The Tales è un blocco unico e non vi sono brani che spiccano in particolare sugli altri, è il tipico disco che deve essere ascoltato tutto d’un fiato; in parte anche The Facts ha queste caratteristiche, ma la proposta è più eterogenea, creando uno stacco maggiore tra i brani.

Proprio in virtù di ciò risulta più facile parlare separatamente dei brani e possiamo dire che un lavoro di ottima fattura che svetta imponentemente sugli altri è Quirk of Fate, brano perfetto da ogni punto di vista.

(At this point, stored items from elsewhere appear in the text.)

**src/rtl/ext_sum_acc.sv**
```systemverilog
// Streaming multi-channel accumulator with per-packet zero/sign extension of operands.
// Define EXT_SUM_SAT_EN to clamp the stored sum on overflow instead of wrapping.
module ext_sum_acc #(
    parameter int IN_W     = 15,
    parameter int ACC_W    = 17,
    parameter int CHANNELS = 2
) (
    input  logic                     clk_i,
    input  logic                     rst_ni,
    input  logic                     in_valid_i,
    output logic                     in_ready_o,
    input  logic [CHANNELS*IN_W-1:0] in_data_i,
    input  logic                     in_signed_i,
    input  logic                     in_last_i,
    output logic                     out_valid_o,
    input  logic                     out_ready_i,
    output logic [ACC_W-1:0]         out_sum_o,
    output logic                     out_overflow_o
);

    // state | meaning
    // IDLE  | no partial sum held
    // ACCUM | partial sum held, packet in progress
    // HOLD  | result presented on the output
    typedef enum logic [1:0] {IDLE, ACCUM, HOLD} stateT;

    localparam int FULL_W = ACC_W + $clog2(CHANNELS + 1);

    stateT              state;
    logic [ACC_W-1:0]   accReg;
    logic               modeSigned;
    logic               packetOvf;

    logic               accept;
    logic               firstBeat;
    logic               beatSigned;
    logic [FULL_W-1:0]  fullSum;
    logic [FULL_W-ACC_W:0] topBits;
    logic               beatOvf;
    logic               nextOvf;
    logic [ACC_W-1:0]   nextAcc;

    assign in_ready_o = (state != HOLD) || out_ready_i;
    assign accept     = in_valid_i && in_ready_o;
    assign firstBeat  = (state != ACCUM);
    assign beatSigned = firstBeat ? in_signed_i : modeSigned;

    always_comb begin
        fullSum = '0;
        if (!firstBeat) begin
            fullSum = {{(FULL_W-ACC_W){beatSigned & accReg[ACC_W-1]}}, accReg};
        end
        for (int k = 0; k < CHANNELS; k++) begin
            fullSum = fullSum + {{(FULL_W-IN_W){beatSigned & in_data_i[k*IN_W + IN_W - 1]}},
                                 in_data_i[k*IN_W +: IN_W]};
        end
    end

    // Signed results fit only when every bit from ACC_W-1 upward agrees.
    assign topBits = fullSum[FULL_W-1:ACC_W-1];
    assign beatOvf = beatSigned ? !((&topBits) || (~|topBits))
                                : (|fullSum[FULL_W-1:ACC_W]);
    assign nextOvf = beatOvf || (!firstBeat && packetOvf);

    always_comb begin
        nextAcc = fullSum[ACC_W-1:0];
`ifdef EXT_SUM_SAT_EN
        if (beatOvf) begin
            if (!beatSigned) begin
                nextAcc = '1;
            end else if (fullSum[FULL_W-1]) begin
                nextAcc = {1'b1, {(ACC_W-1){1'b0}}};
            end else begin
                nextAcc = {1'b0, {(ACC_W-1){1'b1}}};
            end
        end
`endif
    end

    always_ff @(posedge clk_i or negedge rst_ni) begin
        if (!rst_ni) begin
            state          <= IDLE;
            accReg         <= '0;
            modeSigned     <= 1'b0;
            packetOvf      <= 1'b0;
            out_valid_o    <= 1'b0;
            out_sum_o      <= '0;
            out_overflow_o <= 1'b0;
        end else begin
            if (out_valid_o && out_ready_i) begin
                out_valid_o <= 1'b0;
            end
            if (accept) begin
                accReg     <= nextAcc;
                modeSigned <= beatSigned;
                packetOvf  <= nextOvf;
                if (in_last_i) begin
                    out_sum_o      <= nextAcc;
                    out_overflow_o <= nextOvf;
                    out_valid_o    <= 1'b1;
                    state          <= HOLD;
                end else begin
                    state <= ACCUM;
                end
            end else if (state == HOLD && out_ready_i) begin
                state <= IDLE;
            end
        end
    end

endmodule
```
===== src/rtl/bus_pkg.sv =====
// Shared system-bus definitions: fixed addresses, open-bus value, DMA state
// encoding and the request bundle that every BUS_* master drives.
package bus_pkg;

    localparam logic [15:0] DMA_REG  = 16'h4014;
    localparam logic [15:0] OAM_DATA = 16'h2004;
    localparam logic [7:0]  OPEN_BUS = 8'hFF;
    localparam logic [3:0]  TIMEOUT  = 4'd15;

    typedef enum logic [1:0] {
        IDLE = 2'd0,
        ACK  = 2'd1,
        RD   = 2'd2,
        WR   = 2'd3
    } dma_state_t;

    // Access protocol shared by all BUS_* slaves: the master holds this bundle
    // stable until Finish is sampled high; a slave accepts on the edge where cmd
    // is sampled, pulses Finish the following cycle and re-arms one cycle later.
    typedef struct packed {
        logic [15:0] addr;
        logic [7:0]  wdata;
        logic        cmd;
        logic        rw;
    } bus_req_t;

endpackage


===== src/rtl/bus_timeout.sv =====
// Per-access watchdog: pulses expire when a request has waited TIMEOUT cycles
// without a Finish, so an unmapped address cannot hang the bus.
module bus_timeout
    import bus_pkg::*;
(
    input  logic clk,
    input  logic rst_n,
    input  logic start,
    input  logic cmd,
    input  logic finish,
    output logic expire
);

    logic [3:0] count;
    logic [3:0] base;

    // A state change restarts the count even if cmd stays high across it.
    assign base   = start ? 4'd0 : count;
    assign expire = cmd && !finish && !start && (count == TIMEOUT);

    always_ff @(posedge clk) begin
        if (!rst_n) begin
            count <= 4'd0;
        end else if (cmd && !finish && !expire) begin
            count <= base + 4'd1;
        end else begin
            count <= 4'd0;
        end
    end

endmodule


===== src/rtl/oam_dma_ctrl.sv =====
// CPU-to-system-bus bridge: transparent pass-through when idle, and a 256-byte
// page copy into OAM ($2004) with the CPU stalled when $4014 is written.
module oam_dma_ctrl
    import bus_pkg::*;
(
    input  logic        clk,
    input  logic        rst_n,
    input  logic [15:0] c_Addr,
    input  logic [7:0]  c_WData,
    output logic [7:0]  c_RData,
    input  logic        c_Cmd,
    input  logic        c_RW,
    output logic        c_Finish,
    output logic [15:0] m_Addr,
    output logic [7:0]  m_WData,
    input  logic [7:0]  m_RData,
    output logic        m_Cmd,
    output logic        m_RW,
    input  logic        m_Finish,
    output logic        dma_busy,
    output logic        dma_err
);

    dma_state_t state;
    dma_state_t prev_state;
    bus_req_t   dma_req;
    logic [7:0] page;
    logic [7:0] idx;
    logic       ack_finish;
    logic       busy;
    logic       err;
    logic       trigger;
    logic       pass;
    logic       expire;
    logic       done;
    logic [7:0] rdata_eff;

    assign trigger   = c_Cmd && c_RW && (c_Addr == DMA_REG);
    assign pass      = rst_n && (state == IDLE) && c_Cmd && !trigger;
    assign done      = m_Finish || expire;
    assign rdata_eff = m_Finish ? m_RData : OPEN_BUS;

    // Idle traffic is combinational; DMA traffic comes from registers.
    assign m_Cmd    = pass ? 1'b1    : dma_req.cmd;
    assign m_RW     = pass ? c_RW    : dma_req.rw;
    assign m_Addr   = pass ? c_Addr  : dma_req.addr;
    assign m_WData  = pass ? c_WData : dma_req.wdata;
    assign c_Finish = pass ? done    : ack_finish;
    assign c_RData  = pass ? (expire ? OPEN_BUS : m_RData) : 8'h00;
    assign dma_busy = busy;
    assign dma_err  = err;

    bus_timeout u_timeout (
        .clk    (clk),
        .rst_n  (rst_n),
        .start  (state != prev_state),
        .cmd    (m_Cmd),
        .finish (m_Finish),
        .expire (expire)
    );

    always_ff @(posedge clk) begin
        if (!rst_n) begin
            state      <= IDLE;
            prev_state <= IDLE;
            dma_req    <= '0;
            page       <= 8'h00;
            idx        <= 8'h00;
            ack_finish <= 1'b0;
            busy       <= 1'b0;
            err        <= 1'b0;
        end else begin
            prev_state <= state;
            ack_finish <= 1'b0;
            case (state)
                IDLE: begin
                    if (trigger) begin
                        page       <= c_WData;
                        idx        <= 8'h00;
                        err        <= 1'b0;
                        ack_finish <= 1'b1;
                        busy       <= 1'b1;
                        state      <= ACK;
                    end else if (pass && expire) begin
                        err <= 1'b1;
                    end
                end
                ACK: begin
                    dma_req <= '{addr: {page, 8'h00}, wdata: 8'h00, cmd: 1'b1, rw: 1'b0};
                    state   <= RD;
                end
                RD: begin
                    if (done) begin
                        dma_req <= '{addr: OAM_DATA, wdata: rdata_eff, cmd: 1'b1, rw: 1'b1};
                        if (expire) begin
                            err <= 1'b1;
                        end
                        state <= WR;
                    end
                end
                WR: begin
                    if (done) begin
                        if (expire) begin
                            err <= 1'b1;
                        end
                        if (idx == 8'hFF) begin
                            dma_req <= '0;
                            busy    <= 1'b0;
                            state   <= IDLE;
                        end else begin
                            idx     <= idx + 8'd1;
                            dma_req <= '{addr: {page, idx + 8'd1}, wdata: 8'h00, cmd: 1'b1, rw: 1'b0};
                            state   <= RD;
                        end
                    end
                end
                default: state <= IDLE;
            endcase
        end
    end

endmodule

===== config.mk =====
export PLATFORM = sky130hd
export DESIGN_NAME = oam_dma_ctrl
export DESIGN_NICKNAME = d
export VERILOG_FILES = /design/src/rtl/bus_pkg.sv /design/src/rtl/bus_timeout.sv /design/src/rtl/oam_dma_ctrl.sv
export SDC_FILE = /design/constraint.sdc
export NUM_CORES = 1
export LEC_CHECK = 0
export CORE_MARGIN = 2
export CORE_UTILIZATION = 47
export DETAILED_ROUTE_END_ITERATION = 8
export GPL_TIMING_DRIVEN = 0
export PLACE_DENSITY_LB_ADDON = 0.25
export REMOVE_ABC_BUFFERS = 1
export SYNTH_ARGS = -nofsm -noshare
export SYNTH_HDL_FRONTEND = slang
export SYNTH_HIERARCHICAL = 1
export SYNTH_SLANG_ARGS = --single-unit

===== constraint.sdc =====
create_clock -name clk -period 3.45 [get_ports clk]
set_input_delay 0.5175 -clock clk [delete_from_list [all_inputs] [get_ports clk]]
set_output_delay 0.5175 -clock clk [all_outputs]
set_load 0.02 [all_outputs]
<file path="src/rtl/accum_pkg.sv">
// Shared definitions for multi_tap_accumulator: tap indices, per-tap contribution
// and width-parametrised saturating add used when ACCUM_SATURATE_EN is defined.
package accum_pkg;

  typedef enum int unsigned {
    TAP_EARLY  = 0,
    TAP_PROMPT = 1,
    TAP_LATE   = 2
  } tap_idx_e;

  // Arithmetic is carried at a fixed wide width and narrowed by the caller,
  // so one function body serves every ACC_W.
  localparam int WIDE_W = 64;
  typedef logic signed [WIDE_W-1:0] wide_t;

  function automatic wide_t tap_contrib(input logic        code_bit,
                                        input logic        mix_sign,
                                        input logic [31:0] mag,
                                        input logic        valid);
    wide_t m;
    m = wide_t'({32'd0, mag});
    if (!valid) return '0;
    return (code_bit == mix_sign) ? m : -m;
  endfunction

  function automatic wide_t rail_hi(input int w);
    return (wide_t'(1) <<< (w - 1)) - wide_t'(1);
  endfunction

  function automatic wide_t rail_lo(input int w);
    return -(wide_t'(1) <<< (w - 1));
  endfunction

  function automatic wide_t sat_add(input wide_t a, input wide_t b, input int w);
    wide_t s;
    s = a + b;
    if (s > rail_hi(w)) return rail_hi(w);
    if (s < rail_lo(w)) return rail_lo(w);
    return s;
  endfunction

  function automatic logic sat_clips(input wide_t a, input wide_t b, input int w);
    wide_t s;
    s = a + b;
    return (s > rail_hi(w)) || (s < rail_lo(w));
  endfunction

endpackage

</file>
<file path="src/rtl/accum_tap.sv">
// Single-tap integrate-and-dump accumulator with latched result.
// ACCUM_SATURATE_EN selects clamping with a sticky overflow flag; otherwise wraps.
module accum_tap
  import accum_pkg::*;
#(
  parameter int ACC_W = 16,
  parameter int MAG_W = 3
) (
  input  logic                    clk,
  input  logic                    rst,
`ifdef ACCUM_SATURATE_EN
  input  logic                    rd_ack,
  output logic                    overflow,
`endif
  input  logic                    code_bit,
  input  logic                    mix_sign,
  input  logic [MAG_W-1:0]        mag,
  input  logic                    sample_valid,
  input  logic                    dump,
  output logic signed [ACC_W-1:0] result
);

  logic signed [ACC_W-1:0] acc_q, acc_d;
  logic signed [ACC_W-1:0] result_q, result_d;
  wide_t                   base;
  wide_t                   contrib;

`ifdef ACCUM_SATURATE_EN
  logic overflow_q, overflow_d;
  logic clip;
`endif

  always_comb begin
    // A dump restarts the integration from the current sample alone.
    base     = dump ? '0 : wide_t'(acc_q);
    contrib  = tap_contrib(code_bit, mix_sign, 32'(mag), sample_valid);
    result_d = dump ? acc_q : result_q;
`ifdef ACCUM_SATURATE_EN
    acc_d      = ACC_W'(sat_add(base, contrib, ACC_W));
    clip       = sat_clips(base, contrib, ACC_W);
    overflow_d = clip | (overflow_q & ~(rd_ack & ~dump));
`else
    acc_d      = ACC_W'(base + contrib);
`endif
  end

  always_ff @(posedge clk) begin
    if (rst) begin
      acc_q      <= '0;
      result_q   <= '0;
`ifdef ACCUM_SATURATE_EN
      overflow_q <= 1'b0;
`endif
    end else begin
      acc_q      <= acc_d;
      result_q   <= result_d;
`ifdef ACCUM_SATURATE_EN
      overflow_q <= overflow_d;
`endif
    end
  end

  assign result = result_q;
`ifdef ACCUM_SATURATE_EN
  assign overflow = overflow_q;
`endif

endmodule

</file>
<file path="src/rtl/multi_tap_accumulator.sv">
// Accumulate-and-dump engine for one tracking arm: NUM_TAPS parallel code taps,
// sample counting and read-acknowledge flags. ACCUM_SATURATE_EN enables clamping.
module multi_tap_accumulator
  import accum_pkg::*;
#(
  parameter int NUM_TAPS = 3,
  parameter int ACC_W    = 16,
  parameter int MAG_W    = 3,
  parameter int CNT_W    = 16
) (
  input  logic                      clk,
  input  logic                      rst,
  input  logic [NUM_TAPS-1:0]       code,
  input  logic                      carrier_mix_sign,
  input  logic [MAG_W-1:0]          carrier_mix_mag,
  input  logic                      sample_valid,
  input  logic                      dump_enable,
  input  logic                      rd_ack,
  output logic [NUM_TAPS*ACC_W-1:0] accumulation,
  output logic [CNT_W-1:0]          dump_count,
  output logic                      dump_valid,
  output logic                      new_data,
  output logic                      missed_dump,
  output logic [NUM_TAPS-1:0]       overflow
);

  logic [CNT_W-1:0] cnt_q, cnt_d;
  logic [CNT_W-1:0] dump_count_q, dump_count_d;
  logic             dump_valid_q, dump_valid_d;
  logic             new_data_q, new_data_d;
  logic             missed_dump_q, missed_dump_d;

  for (genvar t = 0; t < NUM_TAPS; t++) begin : g_tap
    accum_tap #(
      .ACC_W(ACC_W),
      .MAG_W(MAG_W)
    ) u_tap (
      .clk         (clk),
      .rst         (rst),
`ifdef ACCUM_SATURATE_EN
      .rd_ack      (rd_ack),
      .overflow    (overflow[t]),
`endif
      .code_bit    (code[t]),
      .mix_sign    (carrier_mix_sign),
      .mag         (carrier_mix_mag),
      .sample_valid(sample_valid),
      .dump        (dump_enable),
      .result      (accumulation[t*ACC_W +: ACC_W])
    );
  end

`ifndef ACCUM_SATURATE_EN
  assign overflow = '0;
`endif

  always_comb begin
    cnt_d = cnt_q;
    if (dump_enable)
      cnt_d = CNT_W'(sample_valid);
    else if (sample_valid && (cnt_q != '1))
      cnt_d = cnt_q + CNT_W'(1);

    dump_count_d = dump_enable ? cnt_q : dump_count_q;
    dump_valid_d = dump_enable;

    // A dump coinciding with rd_ack counts as fresh data, not as a miss.
    new_data_d    = dump_enable | (new_data_q & ~rd_ack);
    missed_dump_d = missed_dump_q;
    if (dump_enable && new_data_q && !rd_ack)
      missed_dump_d = 1'b1;
    else if (rd_ack && !dump_enable)
      missed_dump_d = 1'b0;
  end

  always_ff @(posedge clk) begin
    if (rst) begin
      cnt_q         <= '0;
      dump_count_q  <= '0;
      dump_valid_q  <= 1'b0;
      new_data_q    <= 1'b0;
      missed_dump_q <= 1'b0;
    end else begin
      cnt_q         <= cnt_d;
      dump_count_q  <= dump_count_d;
      dump_valid_q  <= dump_valid_d;
      new_data_q    <= new_data_d;
      missed_dump_q <= missed_dump_d;
    end
  end

  assign dump_count  = dump_count_q;
  assign dump_valid  = dump_valid_q;
  assign new_data    = new_data_q;
  assign missed_dump = missed_dump_q;

endmodule

</file>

Colpiscono molto anche l’epicità di Climb e l’elettricità espressa in VaterThe Facts non ha cali di tensione e scorre via in maniera fluida e piacevole, anche se richiede più di un solo ascolto per essere metabolizzato e compreso appieno.

HUMAN

Tirando le somme parliamo di due dischi veramente ben fatti e questo ci spinge a fare una riflessione già trattata in precedenza; spesso sentiamo delle release sotto etichetta che sono prive di ogni dettaglio che possa rendere un disco interessante, con poche idee per di più mal interpretate. Sentendo Human: The Tales/The Facts rimaniamo esterrefatti nel prendere atto che una band così valida debba autofinanziarsi per poter proporre la propria musica.

Quindi la domanda è: quanto incide la provenienza territoriale? Se invece che a Buenos Aires i Fughufossero nati in Scandinavia oggi staremmo parlando di un autoprodotto? Probabilmente non avremo mai una risposta, ma auguriamoci che questi ragazzi riescano ad avere il seguito che meritano anche se provengono da un paese che dona poca visibilità.